### Task to carry out
Locate the line that contains "buf_4 | 0 | 63 |". Copy it and every following line through the end of the records, exactly, and include nothing else.

### Data to examine
## config.mk

```make
export PLATFORM = sky130hd
export DESIGN_NAME = uart_rx_dma_ctrl
export DESIGN_NICKNAME = d
export VERILOG_FILES = /design/src/rtl/uart_rx_dma_pkg.sv /design/src/rtl/rx_idle_timer.sv /design/src/rtl/rx_dma_fsm.sv /design/src/rtl/uart_rx_dma_ctrl.sv
export SDC_FILE = /design/constraint.sdc
export NUM_CORES = 1
export LEC_CHECK = 0
export BUFFER_PORTS_ARGS = -buffer_cell sky130_fd_sc_hd__buf_4
export CORE_MARGIN = 10
export CORE_UTILIZATION = 49
export DETAILED_ROUTE_END_ITERATION = 7
export GPL_TIMING_DRIVEN = 1
export HOLD_SLACK_MARGIN = 0.1
export PLACE_DENSITY = 0.76
export SYNTH_ARGS = -nofsm -noshare
export SYNTH_HDL_FRONTEND = slang
export SYNTH_SLANG_ARGS = --single-unit
```

## constraint.sdc

```tcl
create_clock -name clk -period 1.85 [get_ports clk]
set_input_delay 0.185 -clock clk [delete_from_list [all_inputs] [get_ports clk]]
set_output_delay 0.185 -clock clk [all_outputs]
set_load 0.01 [all_outputs]
```

## src/rtl/uart_rx_dma_pkg.sv

```systemverilog
package uart_rx_dma_pkg;

  // Handshake sequencer states
  typedef enum logic [1:0] {
    ST_IDLE   = 2'd0,
    ST_BURST  = 2'd1,
    ST_SINGLE = 2'd2,
    ST_SETTLE = 2'd3
  } rxdma_state_e;

endpackage

```

## src/rtl/rx_idle_timer.sv

```systemverilog
module rx_idle_timer #(
  parameter int TMO_W = 16
) (
  input  logic             clk,
  input  logic             rst,
  input  logic             enable,
  input  logic             char_stb,
  input  logic             clear,
  input  logic [TMO_W-1:0] thres,
  output logic             expire_o
);

  localparam logic [TMO_W-1:0] STEP = TMO_W'(1);

  logic             armed;
  logic [TMO_W-1:0] cnt;

  // Armed by a character, restarted by each further one, disarmed on expiry
  // or when a block completes.
  always_ff @(posedge clk) begin
    if (rst || !enable) begin
      armed    <= 1'b0;
      cnt      <= '0;
      expire_o <= 1'b0;
    end else begin
      expire_o <= 1'b0;
      if (char_stb) begin
        armed <= 1'b1;
        cnt   <= '0;
      end else if (clear) begin
        armed <= 1'b0;
        cnt   <= '0;
      end else if (armed) begin
        if (cnt == thres) begin
          expire_o <= 1'b1;
          armed    <= 1'b0;
        end else begin
          cnt <= cnt + STEP;
        end
      end
    end
  end

  // an expiry never directly follows a character strobe
  assert_expire_quiet_R7: assert property (@(posedge clk) disable iff (rst)
    expire_o |-> !$past(char_stb));

  // expiry is a single-cycle event per quiet period
  assert_expire_pulse_R7: assert property (@(posedge clk) disable iff (rst)
    expire_o |=> !expire_o);

endmodule

```

## src/rtl/rx_dma_fsm.sv

```systemverilog
module rx_dma_fsm
  import uart_rx_dma_pkg::*;
#(
  parameter int LVL_W = 5
) (
  input  logic             clk,
  input  logic             rst,
  input  logic             uart_fc,
  input  logic [LVL_W-1:0] burst_len,
  input  logic [LVL_W-1:0] fifo_level,
  input  logic             dma_ack,
  input  logic             tmo,
  input  logic             dummy_clr,
  output logic             burst_req,
  output logic             single_req,
  output logic             last,
  output logic             pop,
  output logic [LVL_W-1:0] pop_cnt,
  output logic             dummy_flag,
  output logic             blk_done
);

  localparam logic [LVL_W-1:0] ONE_ENTRY = LVL_W'(1);

  rxdma_state_e state;
  logic         flush;
  logic         is_dummy;
  logic         has_burst;
  logic         has_data;

  assign has_burst = (burst_len != '0) && (fifo_level >= burst_len);
  assign has_data  = (fifo_level != '0);

  always_ff @(posedge clk) begin
    if (rst) begin
      state      <= ST_IDLE;
      burst_req  <= 1'b0;
      single_req <= 1'b0;
      last       <= 1'b0;
      pop        <= 1'b0;
      pop_cnt    <= '0;
      dummy_flag <= 1'b0;
      blk_done   <= 1'b0;
      flush      <= 1'b0;
      is_dummy   <= 1'b0;
    end else begin
      pop      <= 1'b0;
      blk_done <= 1'b0;
      if (!uart_fc)  flush <= 1'b0;
      else if (tmo)  flush <= 1'b1;
      if (dummy_clr) dummy_flag <= 1'b0;

      case (state)
        ST_IDLE: begin
          if (has_burst) begin
            burst_req <= 1'b1;
            state     <= ST_BURST;
          end else if (has_data && (!uart_fc || flush)) begin
            single_req <= 1'b1;
            last       <= flush && (fifo_level == ONE_ENTRY);
            is_dummy   <= 1'b0;
            state      <= ST_SINGLE;
          end else if (uart_fc && flush) begin
            single_req <= 1'b1;
            last       <= 1'b1;
            is_dummy   <= 1'b1;
            dummy_flag <= 1'b1;
            state      <= ST_SINGLE;
          end
        end
        ST_BURST: begin
          if (dma_ack) begin
            burst_req <= 1'b0;
            pop       <= 1'b1;
            pop_cnt   <= burst_len;
            state     <= ST_SETTLE;
          end
        end
        ST_SINGLE: begin
          if (dma_ack) begin
            single_req <= 1'b0;
            last       <= 1'b0;
            pop        <= !is_dummy;
            pop_cnt    <= is_dummy ? '0 : ONE_ENTRY;
            state      <= ST_SETTLE;
            if (last) begin
              flush    <= 1'b0;
              blk_done <= 1'b1;
            end
          end
        end
        ST_SETTLE: state <= ST_IDLE;
        default:   state <= ST_IDLE;
      endcase
    end
  end

  // the two request lines are never high together
  assert_one_req_R4: assert property (@(posedge clk) disable iff (rst)
    !(burst_req && single_req));

  // a burst request waits for its acknowledge
  assert_burst_hold_R4: assert property (@(posedge clk) disable iff (rst)
    burst_req && !dma_ack |=> burst_req);

  // a single request waits for its acknowledge
  assert_single_hold_R4: assert property (@(posedge clk) disable iff (rst)
    single_req && !dma_ack |=> single_req);

  // a pop strobe only follows an acknowledge
  assert_pop_after_ack_R4: assert property (@(posedge clk) disable iff (rst)
    pop |-> $past(dma_ack));

  // a burst is raised only with a full burst in the FIFO
  assert_burst_level_R2: assert property (@(posedge clk) disable iff (rst)
    $rose(burst_req) |-> ($past(fifo_level) >= $past(burst_len)));

  // last is only driven with a single in UART flow-control mode
  assert_last_mode_R6: assert property (@(posedge clk) disable iff (rst)
    last |-> (single_req && uart_fc));

  // the dummy flag rises together with a last transfer
  assert_dummy_with_last_R9: assert property (@(posedge clk) disable iff (rst)
    $rose(dummy_flag) |-> last);

endmodule

```

## src/rtl/uart_rx_dma_ctrl.sv

```systemverilog
module uart_rx_dma_ctrl #(
  parameter int LVL_W = 5,
  parameter int TMO_W = 16
) (
  input  logic             clk,
  input  logic             rst,
  input  logic             cfg_uart_fc,
  input  logic [LVL_W-1:0] cfg_burst_len,
  input  logic [TMO_W-1:0] cfg_idle_thres,
  input  logic [LVL_W-1:0] fifo_level,
  input  logic             rx_char_stb,
  input  logic             dma_ack,
  input  logic             dummy_clr,
  output logic             dma_burst_req,
  output logic             dma_single_req,
  output logic             dma_last,
  output logic             fifo_pop,
  output logic [LVL_W-1:0] fifo_pop_cnt,
  output logic             dummy_flag
);

  logic tmo;
  logic blk_done;

  rx_idle_timer #(.TMO_W(TMO_W)) u_timer (
    .clk      (clk),
    .rst      (rst),
    .enable   (cfg_uart_fc),
    .char_stb (rx_char_stb),
    .clear    (blk_done),
    .thres    (cfg_idle_thres),
    .expire_o (tmo)
  );

  rx_dma_fsm #(.LVL_W(LVL_W)) u_fsm (
    .clk        (clk),
    .rst        (rst),
    .uart_fc    (cfg_uart_fc),
    .burst_len  (cfg_burst_len),
    .fifo_level (fifo_level),
    .dma_ack    (dma_ack),
    .tmo        (tmo),
    .dummy_clr  (dummy_clr),
    .burst_req  (dma_burst_req),
    .single_req (dma_single_req),
    .last       (dma_last),
    .pop        (fifo_pop),
    .pop_cnt    (fifo_pop_cnt),
    .dummy_flag (dummy_flag),
    .blk_done   (blk_done)
  );

endmodule

```

==> flow_summary_export.csv <==
group,metric,value,unit
outcome,outcome,"finished, final reports clean",
setup_path,r2r_cells,7,
place,hpwl,3746,um
grt,grt_pass1_vias,1725,
pwr,power_density,799.7,mW/mm^2
layout,fin_util,65.73,%
timing,rsz0062_at_grt,"false",
grt,gr-usage-all-layers,13.33,%
timing,tns,0,ns
timing,maxSlewViolCount,0,
synthesis,syn-num-nets,271,
pwr,intPower,0.001391,W
grt,grt_overflow,0,
setup_path,worst_ep_arrival_time,1.91,ns
pwr,clkPwrFrac,25.5,%
grt,grt_pass1_wl,7797,um
place,dpl_worst_slack,-0.1367,ns
synthesis,synth_ff_type,"dfxtp_1",
synthesis,seq_area_frac_synth,33.44,%
pwr,pwr-share-seq,40.0,%
die,core_area,0.003943,sq mm
synthesis,synth_area_leader_cell,"dfxtp_1",
die,start_util,50.11,%
clocking,clk_pin_slew,0.07,ns
routing,vias_per_cell,5.165,
flow_run,max_cap_violations,0,
synthesis,ys_types,45,
clocking,clock-sinks,33,
pwr,power.net_switching,0.0006813,W
die,die_area,0.006971,sq mm
timing,worst_pin_slew,0.3652,ns
layout,fin_nets,336,
synthesis,synthCells,229,
routing,wl_per_cell,13.72,um
die,fp.dieH,83.50,um
place,globalplace.congestion,0.8680,
synthesis,synth_most_common_cell,"nor2_1",
setup_path,worstSetupStartpoint,"u_timer.cnt[15]$_SDFFE_PP0N_",
setup_path,reg2reg_from,"u_timer.cnt[15]$_SDFFE_PP0N_",
setup_path,end_kind,"flip-flop",
setup_path,cp-endpoint,"u_timer.cnt[2]$_SDFFE_PP0N_",
layout,drive_gt1_share,30.17,%
place,port_buffers,41,
synthesis,ys_ff_latch,33,
synthesis,synth_top_cell_area_share,33.44,%
timing,hold_slack,0.1246,ns
clocking,clockBufferDepth,2,
layout,design_area,0.002591,sq mm
pwr,power_leakage,1.002,nW
routing,dr.pass1.iters,5,
timing,finalCritPeriodShare,93.18,%
synthesis,synthArstFlopShare,0,%
routing,drc,0,
synthesis,yosys_warnings,0,
die,dieWidth,83.50,um
synthesis,synth_common_cells,"nor2_1 (34), dfxtp_1 (33), xnor2_1 (26), inv_1 (16), nand2_1 (12)",
synthesis,synth-simple-area-share,27.17,%
clocking,numCtsBuffers,5,
setup_path,crit_fanout,8,
timing,setup_violations,0,
clocking,htreeDepth,2,
synthesis,synth_area_per_cell,8.627,sq um
place,placed_area,0.002481,sq mm
timing,min_period,1.724,ns
timing,setup_ws,0.1261,ns
timing,finalHoldViolations,0,
pwr,combPwrFrac,34.6,%
clocking,clk-insertion-delay-late,0.29,ns
synthesis,synth_top_family_by_area,"simple AND/OR/NAND/NOR gates",
hold_path,hold_class,"in2reg",
synthesis,syn_area,0.001976,sq mm
layout,n_antenna_cell,0,
grt,grt_max_degree,17,
synthesis,synthMuxAreaShare,1.520,%
setup_path,criticalPathCategory,"reg2reg",
setup_path,worst-endpoint-required,2.04,ns
setup_path,reg2reg_to,"u_timer.cnt[2]$_SDFFE_PP0N_",
synthesis,synth-edff-count,0,
routing,vias,1782,
routing,ant_nets,0,
routing,routed_wl,4733,um
synthesis,synth_xor_area_share,14.44,%
routing,drtIter0Drc,81,
pwr,peakVddDrop,0.0006026,V
setup_path,rrSetupSlack,0.13,ns
setup_path,cp-start-kind,"flip-flop",
grt,antenna_found_initial,0,
synthesis,synth_compound_area_share,12.16,%
clocking,cts_tree,"done",
pwr,switching_share,32.88,%
synthesis,synthAdderAreaFrac,6.333,%
clocking,clock-root-buffer,"clkbuf_8",
die,row_count,23,
timing,clock.fmax,580.1,MHz
timing,slew_headroom,75.31,%
timing,fin_skew,0.01042,ns
die,io_pins,42,
synthesis,synth_area_leaders,"dfxtp_1 (33%), xnor2_1 (12%), nor2_1 (6.5%)",
layout,syn2layout_area_growth,31.16,%
final cells by class:
cell class	instances	area [sq um]
flip-flops and latches	33	661.9
clock buffers	6	72.57
multi-input cells	174	1240
repair buffers	64	484.2
inverters	16	60.06
fillers	332	1351
well taps	50	62.56
clock inverters	2	10.01
per-layer routing:
| layer | share of wire [%] | routed length (um) | GRT usage (%) |
|---|---|---|---|
| met2 | 47 | 2208 | 21.35 |
| met5 | 0 | 0 | 0 |
| met1 | 47 | 2246 | 16.33 |
| met3 | 4.6 | 219 | 3.516 |
| met4 | 1.2 | 58 | 5.784 |
flip-flops by register name, indices dropped and copies added (netlist names):
| register | flops |
|---|---|
| u_fsm.blk_done | 1 |
| u_fsm.state | 2 |
| u_fsm.dummy_flag | 1 |
| u_fsm.burst_req | 1 |
| u_fsm.pop | 1 |
| u_timer.armed | 1 |
| u_fsm.is_dummy | 1 |
| u_fsm.pop_cnt | 5 |
| u_fsm.flush | 1 |
| u_timer.expire_o | 1 |
| u_fsm.single_req | 1 |
| u_fsm.last | 1 |
| u_timer.cnt | 16 |
how the worst min path moves through the flow:
stage | depth (start not counted) | to | slack [ns] | startpoint
2_1_floorplan | 1 | u_fsm.pop_cnt[0]$_SDFFE_PP0P_ | 0.30 | dma_ack
3_3_place_gp | 3 | u_timer.armed$_SDFF_PP0_ | 0.41 | rx_char_stb
3_5_place_dp | 3 | u_timer.armed$_SDFF_PP0_ | 0.42 | rx_char_stb
4_1_cts | 3 | u_timer.armed$_SDFF_PP0_ | 0.12 | rx_char_stb
5_1_grt | 3 | u_timer.armed$_SDFF_PP0_ | 0.12 | rx_char_stb
6_report | 3 | u_timer.armed$_SDFF_PP0_ | 0.12 | rx_char_stb
critical path, cell delays in order (launching register included):
cell	delay, ns
dfxtp_1	0.33
xnor2_1	0.19
nand4_2	0.18
o41ai_4	0.41
buf_4	0.23
nor2_1	0.07
xnor2_1	0.16
nor2_1	0.05
kinds of logic after synthesis:
| logic type | count (synthesis) |
|---|---|
| adder cells (fa/ha/maj) | 10 |
| buffers and inverters | 22 |
| AO/OA/AOI/OAI | 34 |
| flip-flops | 33 |
| XOR/XNOR | 30 |
| multiplexers | 3 |
| AND/OR/NAND/NOR | 97 |
cell usage in the layout (no fill, tap or decap), types with 5 or more instances in the layout:
| master | netlist | routed |
|---|---|---|
| nor4_1 | 6 | 5 |
| o21ai_0 | 9 | 9 |
| ha_1 | 10 | 10 |
| nor2_1 | 34 | 34 |
| clkbuf_8 | 0 | 5 |
| nand2_1 | 12 | 12 |
| buf_4 | 0 | 63 |
| inv_1 | 16 | 16 |
| xnor2_1 | 26 | 26 |
| nand3_1 | 6 | 6 |
| dfxtp_1 | 33 | 32 |
| a21oi_1 | 7 | 6 |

### The completed task
| buf_4 | 0 | 63 |
| inv_1 | 16 | 16 |
| xnor2_1 | 26 | 26 |
| nand3_1 | 6 | 6 |
| dfxtp_1 | 33 | 32 |
| a21oi_1 | 7 | 6 |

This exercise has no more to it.